Poland: Lack of Partnership Principle in Platform for Coal Regions benefits coal companies
Poland’s national-level pre-selection of projects under the Commission’s Platform for Coal Regions in Transition does not seem to fit into the Partnership Principle architecture.
During the initial phase of the Platform in Poland (from the first country-level meeting on 12 October 2017 to the working group meeting in Brussels on 26-27 February 2018), two lists of projects were drafted to be supported as part of the Platform.
One list, devoted to structural change projects, was compiled by the regional government (Urząd Marszałkowski) of Silesia and included a number of funding mechanisms to support various aspects of regional development, like revitalisation, innovation, land reclamation, air quality and mobility.
The other government-sponsored list included 26 specific ‘eco-innovation’ projects.
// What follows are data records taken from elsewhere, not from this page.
`config.mk`:
```
export PLATFORM = sky130hd
export DESIGN_NAME = jtag_instruction_register
export DESIGN_NICKNAME = d
export VERILOG_FILES = /design/src/rtl/jtag_instruction_register.sv
export SDC_FILE = /design/constraint.sdc
export NUM_CORES = 1
export LEC_CHECK = 0
export CAP_MARGIN = 20
export CORE_MARGIN = 10
export CORE_UTILIZATION = 40
export DETAILED_ROUTE_END_ITERATION = 12
export DONT_BUFFER_PORTS = 1
export PLACE_DENSITY = 0.53
export SETUP_SLACK_MARGIN = 0.4
export SLEW_MARGIN = 25
export SYNTH_ARGS = -nofsm -noshare
export SYNTH_HDL_FRONTEND = slang
export SYNTH_SLANG_ARGS = --single-unit
```
`constraint.sdc`:
```
create_clock -name TCK -period 1.7 [get_ports TCK]
set_clock_uncertainty 0.1 [all_clocks]
set_input_delay 0.34 -clock TCK [delete_from_list [all_inputs] [get_ports TCK]]
set_output_delay 0.34 -clock TCK [all_outputs]
set_load 0.005 [all_outputs]
```
--- src/rtl/srt2_byte_divider.sv ---
// Byte-serial 32/32 divider: eight pushed operand bytes feed a radix-2 SRT core,
// and the corrected remainder and quotient are streamed back one byte per cycle.
module srt2_byte_divider #(
  parameter int DATA_WIDTH       = 65,
  parameter int BUFFER_DEPTH     = 4,
  parameter int LOG_BUFFER_DEPTH = 3,
  parameter int WIDTH            = 32,
  parameter int EXPWIDTH         = 6
) (
  input  logic       clk,
  input  logic       rst_n,
  input  logic [7:0] data_in_in,
  input  logic       push_in,
  input  logic       sign,
  input  logic       select,
  output logic [7:0] data_out_out,
  output logic       pull_out,
  output logic       sign_out
);

  localparam int SHW = $clog2(WIDTH);

  typedef enum logic [2:0] {IDLE, NORM, BUSY, CORR, OUT} state_t;

  state_t                      state_q, state_d;
  logic [LOG_BUFFER_DEPTH-1:0] cnt_q, cnt_d;
  logic [SHW-1:0]              iter_q, iter_d;
  logic [SHW-1:0]              shift_q, shift_d;
  logic [7:0]                  inBuf_q [2*BUFFER_DEPTH];
  logic                        signMode_q, signMode_d;
  logic                        signOut_q, signOut_d;
  logic                        divZero_q, divZero_d;
  logic [DATA_WIDTH-1:0]       work_q, work_d;
  logic [WIDTH-1:0]            dn_q, dn_d;
  logic [WIDTH-1:0]            qPos_q, qPos_d;
  logic [WIDTH-1:0]            qNeg_q, qNeg_d;
  logic [2*WIDTH-1:0]          res_q, res_d;

  logic [WIDTH-1:0]   zWord, dWord, zMag, dMag;
  logic [SHW-1:0]     lzc;
  logic               lzFound;
  logic [2*WIDTH-1:0] xWide;
  logic [WIDTH:0]     pCur;
  logic [WIDTH+1:0]   p2, dnExt, pNext;
  logic [2:0]         pTop;
  logic               qPlus, qMinus;
  logic [WIDTH:0]     rSum;
  logic [WIDTH-1:0]   qRaw, qFix, rNorm, rMag, qOut, rOut;
  logic               unused_ok;

  assign unused_ok = &{1'b0, select, EXPWIDTH[0]};

  always_comb begin
    zWord = '0;
    dWord = '0;
    for (int i = 0; i < BUFFER_DEPTH; i++) begin
      zWord[WIDTH-1-8*i -: 8] = inBuf_q[i];
      dWord[WIDTH-1-8*i -: 8] = inBuf_q[i+BUFFER_DEPTH];
    end
  end

  assign zMag = signMode_q ? {1'b0, zWord[WIDTH-2:0]} : zWord;
  assign dMag = signMode_q ? {1'b0, dWord[WIDTH-2:0]} : dWord;

  // Normalising the divisor to bit 31 keeps the SRT digit selection to three top bits.
  always_comb begin
    lzc     = '0;
    lzFound = 1'b0;
    for (int i = WIDTH - 1; i >= 0; i--) begin
      if (!lzFound && dMag[i]) begin
        lzc     = SHW'(WIDTH - 1 - i);
        lzFound = 1'b1;
      end
    end
  end

  assign xWide = {{WIDTH{1'b0}}, zMag} << lzc;

  assign pCur   = work_q[DATA_WIDTH-1:WIDTH];
  assign p2     = {pCur, work_q[WIDTH-1]};
  assign pTop   = p2[WIDTH+1:WIDTH-1];
  assign qPlus  = !pTop[2] && (pTop != 3'b000);
  assign qMinus = pTop[2] && (pTop != 3'b111);
  assign dnExt  = {2'b00, dn_q};
  assign pNext  = qPlus ? (p2 - dnExt) : (qMinus ? (p2 + dnExt) : p2);

  // Collapse the redundant digits and fold a negative final remainder back into range.
  always_comb begin
    qRaw  = qPos_q - qNeg_q;
    rSum  = pCur + {1'b0, dn_q};
    qFix  = qRaw;
    rNorm = pCur[WIDTH-1:0];
    if (pCur[WIDTH]) begin
      qFix  = qRaw - 1'b1;
      rNorm = rSum[WIDTH-1:0];
    end
    rMag = rNorm >> shift_q;
    if (divZero_q) begin
      qFix = '1;
      rMag = zMag;
    end
    qOut = qFix;
    rOut = rMag;
    if (signMode_q) begin
      qOut = {zWord[WIDTH-1] ^ dWord[WIDTH-1], qFix[WIDTH-2:0]};
      rOut = {zWord[WIDTH-1], rMag[WIDTH-2:0]};
    end
  end

  always_comb begin
    state_d    = state_q;
    cnt_d      = cnt_q;
    iter_d     = iter_q;
    shift_d    = shift_q;
    signMode_d = signMode_q;
    signOut_d  = signOut_q;
    divZero_d  = divZero_q;
    work_d     = work_q;
    dn_d       = dn_q;
    qPos_d     = qPos_q;
    qNeg_d     = qNeg_q;
    res_d      = res_q;
    unique case (state_q)
      IDLE: begin
        if (push_in) begin
          cnt_d = cnt_q + 1'b1;
          if (cnt_q == '1) begin
            signMode_d = sign;
            state_d    = NORM;
          end
        end
      end
      NORM: begin
        work_d    = {1'b0, xWide};
        dn_d      = dMag << lzc;
        shift_d   = lzc;
        divZero_d = (dMag == '0);
        iter_d    = '0;
        qPos_d    = '0;
        qNeg_d    = '0;
        state_d   = (dMag == '0) ? CORR : BUSY;
      end
      BUSY: begin
        work_d = {pNext[WIDTH:0], work_q[WIDTH-2:0], 1'b0};
        qPos_d = {qPos_q[WIDTH-2:0], qPlus};
        qNeg_d = {qNeg_q[WIDTH-2:0], qMinus};
        iter_d = iter_q + 1'b1;
        if (iter_q == '1) state_d = CORR;
      end
      CORR: begin
        res_d     = {qOut, rOut};
        signOut_d = signMode_q;
        cnt_d     = '0;
        state_d   = OUT;
      end
      OUT: begin
        cnt_d = cnt_q + 1'b1;
        if (cnt_q == '1) state_d = IDLE;
      end
      default: state_d = IDLE;
    endcase
  end

  always_ff @(posedge clk) begin
    if (!rst_n) begin
      state_q    <= IDLE;
      cnt_q      <= '0;
      iter_q     <= '0;
      shift_q    <= '0;
      signMode_q <= 1'b0;
      signOut_q  <= 1'b0;
      divZero_q  <= 1'b0;
      work_q     <= '0;
      dn_q       <= '0;
      qPos_q     <= '0;
      qNeg_q     <= '0;
      res_q      <= '0;
    end else begin
      state_q    <= state_d;
      cnt_q      <= cnt_d;
      iter_q     <= iter_d;
      shift_q    <= shift_d;
      signMode_q <= signMode_d;
      signOut_q  <= signOut_d;
      divZero_q  <= divZero_d;
      work_q     <= work_d;
      dn_q       <= dn_d;
      qPos_q     <= qPos_d;
      qNeg_q     <= qNeg_d;
      res_q      <= res_d;
    end
  end

  always_ff @(posedge clk) begin
    if (state_q == IDLE && push_in) inBuf_q[cnt_q] <= data_in_in;
  end

  assign data_out_out = (state_q == OUT) ? res_q[{cnt_q, 3'b000} +: 8] : 8'h00;
  assign pull_out     = (state_q == OUT) && (cnt_q == '0);
  assign sign_out     = signOut_q;

endmodule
The lists were presented by Poland at the February Platform working group meeting in Brussels and are available on the Commission’s website.
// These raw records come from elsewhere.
`src/rtl/ft_nmr_pkg.sv`:
```
// Shared types and constants for the N-modular-redundancy lockstep controller.
package ft_nmr_pkg;

  typedef enum logic [2:0] {
    RUN      = 3'd0,
    HALT     = 3'd1,
    RESTORE  = 3'd2,
    WRITE_PC = 3'd3,
    RESUME   = 3'd4
  } state_t;

  localparam logic [14:0] DBG_GPR_BASE = 15'h400;
  localparam logic [14:0] DBG_NPC_ADDR = 15'h2000;
  localparam int          NUM_GPR      = 32;

  typedef struct packed {
    logic        we;
    logic [4:0]  waddr;
    logic [31:0] wdata;
    logic [31:0] cpc;
  } tuple_t;

  // A core that is not writing compares as a bare {we=0}; address, data and PC are ignored.
  function automatic tuple_t cmp_view(input tuple_t t);
    cmp_view = t.we ? t : '0;
  endfunction

endpackage

```
`src/rtl/ft_nmr_voter.sv`:
```
// Combinational comparator/voter across the redundant cores' commit tuples.
// Only N_CORES of 2 (DMR) or 3 (TMR) is meaningful.
module ft_nmr_voter
  import ft_nmr_pkg::*;
#(
  parameter int N_CORES = 2
) (
  input  tuple_t [N_CORES-1:0] i_tup,
  output logic                 o_agree,
  output tuple_t               o_major,
  output logic [N_CORES-1:0]   o_faulty,
  output logic                 o_no_major
);

  logic w_e01;
  assign w_e01 = (cmp_view(i_tup[0]) == cmp_view(i_tup[1]));

  if (N_CORES == 3) begin : g_tmr
    logic w_e02;
    logic w_e12;
    assign w_e02 = (cmp_view(i_tup[0]) == cmp_view(i_tup[2]));
    assign w_e12 = (cmp_view(i_tup[1]) == cmp_view(i_tup[2]));

    // Majority vote; the raw tuple of a majority core is forwarded so its PC survives we=0.
    always_comb begin
      o_agree    = w_e01 & w_e02;
      o_major    = i_tup[0];
      o_faulty   = '0;
      o_no_major = 1'b0;
      if (w_e01 && !w_e02) begin
        o_faulty = 3'b100;
      end else if (w_e02 && !w_e01) begin
        o_faulty = 3'b010;
      end else if (w_e12 && !w_e01) begin
        o_faulty = 3'b001;
        o_major  = i_tup[1];
      end else if (!w_e01 && !w_e02 && !w_e12) begin
        o_faulty   = '1;
        o_no_major = 1'b1;
      end
    end
  end else begin : g_dmr
    // With two cores a difference cannot be attributed, so both are blamed.
    always_comb begin
      o_agree    = w_e01;
      o_major    = i_tup[0];
      o_faulty   = w_e01 ? '0 : '1;
      o_no_major = 1'b0;
    end
  end

endmodule

```
`src/rtl/ft_nmr_controller.sv`:
```
// Lockstep checker: compares core commits, keeps a shadow GPR file of agreed
// writes and replays it over the debug port after a disagreement.
// state    | meaning
// RUN      | cores running, commits compared each cycle
// HALT     | halt requested, waiting for all cores (or parked after fatal)
// RESTORE  | replaying shadow x1..x31 over debug port
// WRITE_PC | writing restore PC to the debug next-PC register
// RESUME   | one-cycle resume pulse
module ft_nmr_controller
  import ft_nmr_pkg::*;
#(
  parameter int N_CORES      = 2,
  parameter int HALT_TIMEOUT = 64,
  parameter int ERR_CNT_W    = 8
) (
  input  logic                    clk_i,
  input  logic                    rst_i,
  input  logic                    enable_i,
  input  logic [N_CORES-1:0]      we_i,
  input  logic [5*N_CORES-1:0]    waddr_i,
  input  logic [32*N_CORES-1:0]   wdata_i,
  input  logic [32*N_CORES-1:0]   cpc_i,
  input  logic [N_CORES-1:0]      halted_i,
  output logic                    halt_o,
  output logic                    resume_o,
  output logic                    dbg_we_o,
  output logic [14:0]             dbg_addr_o,
  output logic [31:0]             dbg_wdata_o,
  output logic                    error_o,
  output logic [N_CORES-1:0]      faulty_o,
  output logic                    fatal_o,
  output logic                    busy_o,
  output logic [ERR_CNT_W-1:0]    err_count_o
);

  localparam int          TMO_W    = $clog2(HALT_TIMEOUT + 1);
  localparam logic [TMO_W-1:0] TMO_LAST = TMO_W'(HALT_TIMEOUT - 1);
  localparam bit          IS_TMR   = (N_CORES == 3);

  state_t                 r_state, w_state_nxt;
  logic [31:0]            r_shadow [NUM_GPR];
  logic [4:0]             r_idx;
  logic [TMO_W-1:0]       r_tmo;
  logic [31:0]            r_rpc;
  logic [N_CORES-1:0]     r_faulty;
  logic                   r_fatal;
  logic                   r_park;
  logic                   r_error;
  logic [ERR_CNT_W-1:0]   r_err_cnt;

  tuple_t [N_CORES-1:0]   w_tup;
  logic                   w_agree, w_no_major, w_mismatch;
  tuple_t                 w_major;
  logic [N_CORES-1:0]     w_faulty;
  logic                   w_sh_we;
  logic [4:0]             w_sh_addr;
  logic [31:0]            w_sh_data;

  for (genvar k = 0; k < N_CORES; k++) begin : g_tup
    assign w_tup[k] = {we_i[k], waddr_i[5*k +: 5], wdata_i[32*k +: 32], cpc_i[32*k +: 32]};
  end

  ft_nmr_voter #(.N_CORES(N_CORES)) u_voter (
    .i_tup      (w_tup),
    .o_agree    (w_agree),
    .o_major    (w_major),
    .o_faulty   (w_faulty),
    .o_no_major (w_no_major)
  );

  assign w_mismatch = (r_state == RUN) && enable_i && !w_agree;

  // Next state and debug-port outputs decoded from the registered state.
  always_comb begin
    w_state_nxt = r_state;
    halt_o      = 1'b0;
    resume_o    = 1'b0;
    dbg_we_o    = 1'b0;
    dbg_addr_o  = '0;
    dbg_wdata_o = '0;
    case (r_state)
      RUN:      if (w_mismatch) w_state_nxt = HALT;
      HALT: begin
        halt_o = 1'b1;
        if (!r_park && (&halted_i)) w_state_nxt = RESTORE;
      end
      RESTORE: begin
        halt_o      = 1'b1;
        dbg_we_o    = 1'b1;
        dbg_addr_o  = DBG_GPR_BASE + {8'd0, r_idx, 2'b00};
        dbg_wdata_o = r_shadow[r_idx];
        if (r_idx == 5'd31) w_state_nxt = WRITE_PC;
      end
      WRITE_PC: begin
        halt_o      = 1'b1;
        dbg_we_o    = 1'b1;
        dbg_addr_o  = DBG_NPC_ADDR;
        dbg_wdata_o = r_rpc;
        w_state_nxt = RESUME;
      end
      RESUME: begin
        resume_o    = 1'b1;
        w_state_nxt = r_fatal ? HALT : RUN;
      end
      default:  w_state_nxt = RUN;
    endcase
  end

  // Shadow write selection: agreed or outvoted-majority commit when checking, core 0 otherwise.
  always_comb begin
    w_sh_we   = 1'b0;
    w_sh_addr = w_major.waddr;
    w_sh_data = w_major.wdata;
    if (r_state == RUN) begin
      if (!enable_i) begin
        w_sh_we   = w_tup[0].we && (w_tup[0].waddr != 5'd0);
        w_sh_addr = w_tup[0].waddr;
        w_sh_data = w_tup[0].wdata;
      end else if (w_agree || (IS_TMR && !w_no_major)) begin
        w_sh_we = w_major.we && (w_major.waddr != 5'd0);
      end
    end
  end

  // Shadow register file of committed GPR values.
  always_ff @(posedge clk_i or posedge rst_i) begin
    if (rst_i) begin
      for (int i = 0; i < NUM_GPR; i++) r_shadow[i] <= '0;
    end else if (w_sh_we) begin
      r_shadow[w_sh_addr] <= w_sh_data;
    end
  end

  // State register, recovery bookkeeping and halt timeout.
  always_ff @(posedge clk_i or posedge rst_i) begin
    if (rst_i) begin
      r_state   <= RUN;
      r_idx     <= 5'd1;
      r_tmo     <= '0;
      r_rpc     <= '0;
      r_faulty  <= '0;
      r_fatal   <= 1'b0;
      r_park    <= 1'b0;
      r_error   <= 1'b0;
      r_err_cnt <= '0;
    end else begin
      r_state <= w_state_nxt;
      r_error <= 1'b0;
      if (w_mismatch) begin
        r_error  <= 1'b1;
        r_rpc    <= w_major.cpc;
        r_faulty <= w_faulty;
        if (w_no_major) r_fatal <= 1'b1;
        if (~&r_err_cnt) r_err_cnt <= r_err_cnt + ERR_CNT_W'(1);
      end
      if (r_state == HALT) begin
        if (!r_park && !(&halted_i)) begin
          if (r_tmo == TMO_LAST) begin
            r_fatal <= 1'b1;
            r_park  <= 1'b1;
          end else begin
            r_tmo <= r_tmo + TMO_W'(1);
          end
        end
      end else begin
        r_tmo <= '0;
      end
      if (r_state == RESTORE) r_idx <= (r_idx == 5'd31) ? 5'd1 : r_idx + 5'd1;
      // A fatal recovery parks in HALT for good once the replay is done.
      if (r_state == RESUME && r_fatal) r_park <= 1'b1;
    end
  end

  assign error_o     = r_error;
  assign faulty_o    = r_faulty;
  assign fatal_o     = r_fatal;
  assign busy_o      = (r_state != RUN);
  assign err_count_o = r_err_cnt;

endmodule
```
The regional-sponsored list includes a number of funds to support regional development totalling EUR 1.2 billion and is of less concern here because it names funding mechanisms and not beneficiaries.
However, the government- sponsored list devoted to clean coal and eco- innovation includes 26 projects totalling roughly EUR 620 million and names specific beneficiaries.
THE GOVERNMENTAL LIST WAS COMPILED IN AN UNTRANSPARENT WAY WITHOUT ANY PUBLIC PARTICIPATION OR CONSULTATION.
The way this list was drafted departs from the normal practice of the Partnership Principle as seen with EU funds, where public participation and inclusive consultations are required at every stage, from negotiations of the Partnership Agreement, which lays down the general orientations for spending, to the drafting of operational programmes and to the setting of criteria and selection of projects.
In the example of the Platform, this whole logic was reversed, with the pre-selection of projects preceding the participatory process normally required to change operational programmes, re-allocate funds or define selection criteria.
Moreover, the projects were pre-selected without an open and competitive procedure i.e. in a manner normally reserved for natural monopolies such as the national railway or the road building agency, even though in the present case there are no immediately evident reasons why support under the ‘eco-innovation’ branch of the Platform for Coal Regions in Transition should be effectively limited to state-owned mining companies and utilities and exclude all other categories of economic actors and industries present in Silesia. Ten of the 26 eco-innovation projects proposed in the government-sponsored list, totalling at least EUR 474 million involve the coking coal company Jastrzębska Spółka Węglowa (JSW) either on its own or with partners. The entire list of prospective beneficiaries is exclusive: apart from JSW and its subsidiaries, it includes the mining company PGG and the coal trader Węglokoks, the energy utility Tauron, the Central Mining Institute and the Institute for Chemical Processing of Coal, all with multiple projects on the list, as well as the chemical company Grupa Azoty and three universities, with single projects.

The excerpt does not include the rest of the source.